$ cat src/rtl/prewitt_pkg.sv
package prewitt_pkg;

   // progress of the row counter since reset
   typedef enum logic [1:0] {
      ROW_FIRST  = 2'd0,
      ROW_SECOND = 2'd1,
      ROW_FULL   = 2'd2
   } row_phase_e;

   // column total of three pixels
   function automatic int sum_width(input int pix_w);
      return pix_w + 2;
   endfunction

   // signed top-minus-bottom difference of one column
   function automatic int dif_width(input int pix_w);
      return pix_w + 1;
   endfunction

   // signed gradient, magnitude up to 3*(2**pix_w-1)
   function automatic int grad_width(input int pix_w);
      return pix_w + 3;
   endfunction

   function automatic int energy_width(input int pix_w);
      return 2 * (pix_w + 3);
   endfunction

endpackage

$ cat src/rtl/pm_window.sv
module pm_window
   import prewitt_pkg::*;
#(
   parameter int PIX_W = 8,
   parameter int IMG_W = 64,
   localparam int SUM_W = sum_width(PIX_W),
   localparam int DIF_W = dif_width(PIX_W)
) (
   input  logic                        clk,
   input  logic                        rst_n,
   input  logic                        take,
   input  logic [PIX_W-1:0]            pix,
   output logic                        win_ok,
   output logic [2:0][SUM_W-1:0]       sum_q,
   output logic [2:0][DIF_W-1:0]       dif_q
);

   localparam int LINES = 2;
   localparam int COL_W = (IMG_W > 1) ? $clog2(IMG_W) : 1;

   if (IMG_W < 3) begin : g_bad_width
      $error("pm_window: IMG_W must be at least 3");
   end
   if (PIX_W < 2) begin : g_bad_pix
      $error("pm_window: PIX_W must be at least 2");
   end

   logic [COL_W-1:0]             col;
   row_phase_e                   phase;
   logic [LINES-1:0][PIX_W-1:0]  tap;

   // line stores: store 0 holds the row above, store 1 the row two above
   for (genvar g = 0; g < LINES; g++) begin : g_line
      logic [PIX_W-1:0] mem [IMG_W];
      logic [PIX_W-1:0] feed;
      if (g == 0) begin : g_head
         assign feed = pix;
      end else begin : g_chain
         assign feed = tap[g-1];
      end
      always_ff @(posedge clk) begin
         if (take) mem[col] <= feed;
      end
      assign tap[g] = mem[col];
   end

   always_ff @(posedge clk) begin
      if (!rst_n) begin
         col   <= '0;
         phase <= ROW_FIRST;
      end else if (take) begin
         if (col == COL_W'(IMG_W - 1)) begin
            col <= '0;
            case (phase)
               ROW_FIRST:  phase <= ROW_SECOND;
               ROW_SECOND: phase <= ROW_FULL;
               default:    phase <= ROW_FULL;
            endcase
         end else begin
            col <= col + 1'b1;
         end
      end
   end

   // window ending at this pixel lies wholly inside the current rows
   assign win_ok = (phase == ROW_FULL) && (col >= COL_W'(2));

   logic [PIX_W-1:0] px_top, px_mid;
   logic [SUM_W-1:0] sum_new;
   logic [DIF_W-1:0] dif_new;

   always_comb begin
      px_top  = tap[1];
      px_mid  = tap[0];
      sum_new = SUM_W'(px_top) + SUM_W'(px_mid) + SUM_W'(pix);
      dif_new = DIF_W'(px_top) - DIF_W'(pix);
   end

   // column reductions slide left; index 0 is the oldest (left) column
   always_ff @(posedge clk) begin
      if (!rst_n) begin
         sum_q <= '0;
         dif_q <= '0;
      end else if (take) begin
         sum_q <= {sum_new, sum_q[2], sum_q[1]};
         dif_q <= {dif_new, dif_q[2], dif_q[1]};
      end
   end

endmodule

$ cat src/rtl/pm_energy.sv
module pm_energy
   import prewitt_pkg::*;
#(
   parameter int PIX_W = 8,
   localparam int SUM_W  = sum_width(PIX_W),
   localparam int DIF_W  = dif_width(PIX_W),
   localparam int GRAD_W = grad_width(PIX_W),
   localparam int ENG_W  = energy_width(PIX_W)
) (
   input  logic                   clk,
   input  logic                   rst_n,
   input  logic                   en,
   input  logic                   v_in,
   input  logic [2:0][SUM_W-1:0]  sum_q,
   input  logic [2:0][DIF_W-1:0]  dif_q,
   output logic                   v_out,
   output logic [ENG_W-1:0]       energy
);

   localparam longint FULL   = 3 * ((longint'(1) << PIX_W) - 1);
   localparam longint ENG_MAX = 2 * FULL * FULL;

   logic signed [GRAD_W-1:0] gx_c, gy_c, gx_q, gy_q;
   logic                     v_mid;
   logic signed [ENG_W-1:0]  gx_e, gy_e, sq_sum;

   always_comb begin
      gx_c = $signed({1'b0, sum_q[2]}) - $signed({1'b0, sum_q[0]});
      gy_c = $signed({{2{dif_q[0][DIF_W-1]}}, dif_q[0]})
           + $signed({{2{dif_q[1][DIF_W-1]}}, dif_q[1]})
           + $signed({{2{dif_q[2][DIF_W-1]}}, dif_q[2]});
      gx_e   = $signed({{GRAD_W{gx_q[GRAD_W-1]}}, gx_q});
      gy_e   = $signed({{GRAD_W{gy_q[GRAD_W-1]}}, gy_q});
      sq_sum = gx_e * gx_e + gy_e * gy_e;
   end

   always_ff @(posedge clk) begin
      if (!rst_n) begin
         v_mid  <= 1'b0;
         gx_q   <= '0;
         gy_q   <= '0;
         v_out  <= 1'b0;
         energy <= '0;
      end else if (en) begin
         v_mid  <= v_in;
         gx_q   <= gx_c;
         gy_q   <= gy_c;
         v_out  <= v_mid;
         energy <= $unsigned(sq_sum);
      end
   end

   // energy of a valid window never exceeds the two full-scale squares
   p_energy_cap_r6: assert property (@(posedge clk) disable iff (!rst_n)
      v_out |-> (longint'(energy) <= ENG_MAX));

endmodule

$ cat src/rtl/pm_isqrt.sv
module pm_isqrt #(
   parameter int OP_W = 22,
   localparam int RT_W = OP_W / 2
) (
   input  logic             clk,
   input  logic             rst_n,
   input  logic             en,
   input  logic             v_in,
   input  logic [OP_W-1:0]  op_in,
   output logic             v_out,
   output logic [RT_W-1:0]  root
);

   if ((OP_W % 2) != 0 || OP_W < 4) begin : g_bad_op
      $error("pm_isqrt: OP_W must be even and at least 4");
   end

   logic [RT_W-1:0]            v_q;
   logic [RT_W-1:0][OP_W-1:0]  op_q;
   logic [RT_W-1:0][RT_W-1:0]  rt_q;

   logic [RT_W-1:0]            cur_v;
   logic [RT_W-1:0][OP_W-1:0]  cur_op;
   logic [RT_W-1:0][RT_W-1:0]  cur_rt;
   logic [RT_W-1:0][RT_W-1:0]  trial;
   logic [RT_W-1:0][OP_W-1:0]  tsq;
   logic [RT_W-1:0]            keep;

   // stage i settles root bit RT_W-1-i by a trial-square compare
   always_comb begin
      for (int i = 0; i < RT_W; i++) begin
         if (i == 0) begin
            cur_v[i]  = v_in;
            cur_op[i] = op_in;
            cur_rt[i] = '0;
         end else begin
            cur_v[i]  = v_q[i-1];
            cur_op[i] = op_q[i-1];
            cur_rt[i] = rt_q[i-1];
         end
         trial[i] = cur_rt[i] | (RT_W'(1) << (RT_W - 1 - i));
         tsq[i]   = OP_W'(trial[i]) * OP_W'(trial[i]);
         keep[i]  = (tsq[i] <= cur_op[i]);
      end
   end

   always_ff @(posedge clk) begin
      if (!rst_n) begin
         v_q  <= '0;
         op_q <= '0;
         rt_q <= '0;
      end else if (en) begin
         for (int i = 0; i < RT_W; i++) begin
            v_q[i]  <= cur_v[i];
            op_q[i] <= cur_op[i];
            rt_q[i] <= keep[i] ? trial[i] : cur_rt[i];
         end
      end
   end

   assign v_out = v_q[RT_W-1];
   assign root  = rt_q[RT_W-1];

   // result is the floor of the square root of the operand it travelled with
   p_root_floor_r7: assert property (@(posedge clk) disable iff (!rst_n)
      v_out |-> (((OP_W+2)'(root) * (OP_W+2)'(root)) <= (OP_W+2)'(op_q[RT_W-1]))
             && ((((OP_W+2)'(root) + 1) * ((OP_W+2)'(root) + 1)) > (OP_W+2)'(op_q[RT_W-1])));

endmodule

$ cat src/rtl/prewitt_mag_stream.sv
module prewitt_mag_stream
   import prewitt_pkg::*;
#(
   parameter int PIX_W = 8,
   parameter int IMG_W = 64,
   localparam int SUM_W = sum_width(PIX_W),
   localparam int DIF_W = dif_width(PIX_W),
   localparam int ENG_W = energy_width(PIX_W),
   localparam int MAG_W = ENG_W / 2
) (
   input  logic              clk,
   input  logic              rst_n,
   input  logic              in_valid,
   output logic              in_ready,
   input  logic [PIX_W-1:0]  in_pix,
   output logic              out_valid,
   input  logic              out_ready,
   output logic [MAG_W-1:0]  out_mag
);

   logic                  adv, take, win_ok, win_v, eng_v;
   logic [2:0][SUM_W-1:0] sum_q;
   logic [2:0][DIF_W-1:0] dif_q;
   logic [ENG_W-1:0]      energy;

   // whole pipeline moves only when the last stage is empty or drained
   assign adv      = !out_valid || out_ready;
   assign in_ready = adv;
   assign take     = in_valid && adv;

   pm_window #(.PIX_W(PIX_W), .IMG_W(IMG_W)) u_window (
      .clk    (clk),
      .rst_n  (rst_n),
      .take   (take),
      .pix    (in_pix),
      .win_ok (win_ok),
      .sum_q  (sum_q),
      .dif_q  (dif_q)
   );

   always_ff @(posedge clk) begin
      if (!rst_n)   win_v <= 1'b0;
      else if (adv) win_v <= take && win_ok;
   end

   pm_energy #(.PIX_W(PIX_W)) u_energy (
      .clk    (clk),
      .rst_n  (rst_n),
      .en     (adv),
      .v_in   (win_v),
      .sum_q  (sum_q),
      .dif_q  (dif_q),
      .v_out  (eng_v),
      .energy (energy)
   );

   pm_isqrt #(.OP_W(ENG_W)) u_isqrt (
      .clk   (clk),
      .rst_n (rst_n),
      .en    (adv),
      .v_in  (eng_v),
      .op_in (energy),
      .v_out (out_valid),
      .root  (out_mag)
   );

   // saturating count of accepted pixels, for the startup check
   localparam int FIRST_OUT = 2 * IMG_W + 3;
   localparam int SEEN_W    = $clog2(FIRST_OUT + 1);
   logic [SEEN_W-1:0] seen;

   always_ff @(posedge clk) begin
      if (!rst_n) seen <= '0;
      else if (take && (seen != SEEN_W'(FIRST_OUT))) seen <= seen + 1'b1;
   end

   // a held result blocks the input side
   p_stall_in_r1: assert property (@(posedge clk) disable iff (!rst_n)
      (out_valid && !out_ready) |-> !in_ready);

   // a result that was not taken stays put
   p_hold_out_r2: assert property (@(posedge clk) disable iff (!rst_n)
      (out_valid && !out_ready) |=> (out_valid && $stable(out_mag)));

   // no result before two rows and three pixels have arrived
   p_startup_r4: assert property (@(posedge clk) disable iff (!rst_n)
      out_valid |-> (seen == SEEN_W'(FIRST_OUT)));

endmodule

§

▶ **Task item**: Report all lines in the records that include the string "least".

▶ **Expected answer**:
      $error("pm_window: IMG_W must be at least 3");
      $error("pm_window: PIX_W must be at least 2");
      $error("pm_isqrt: OP_W must be even and at least 4");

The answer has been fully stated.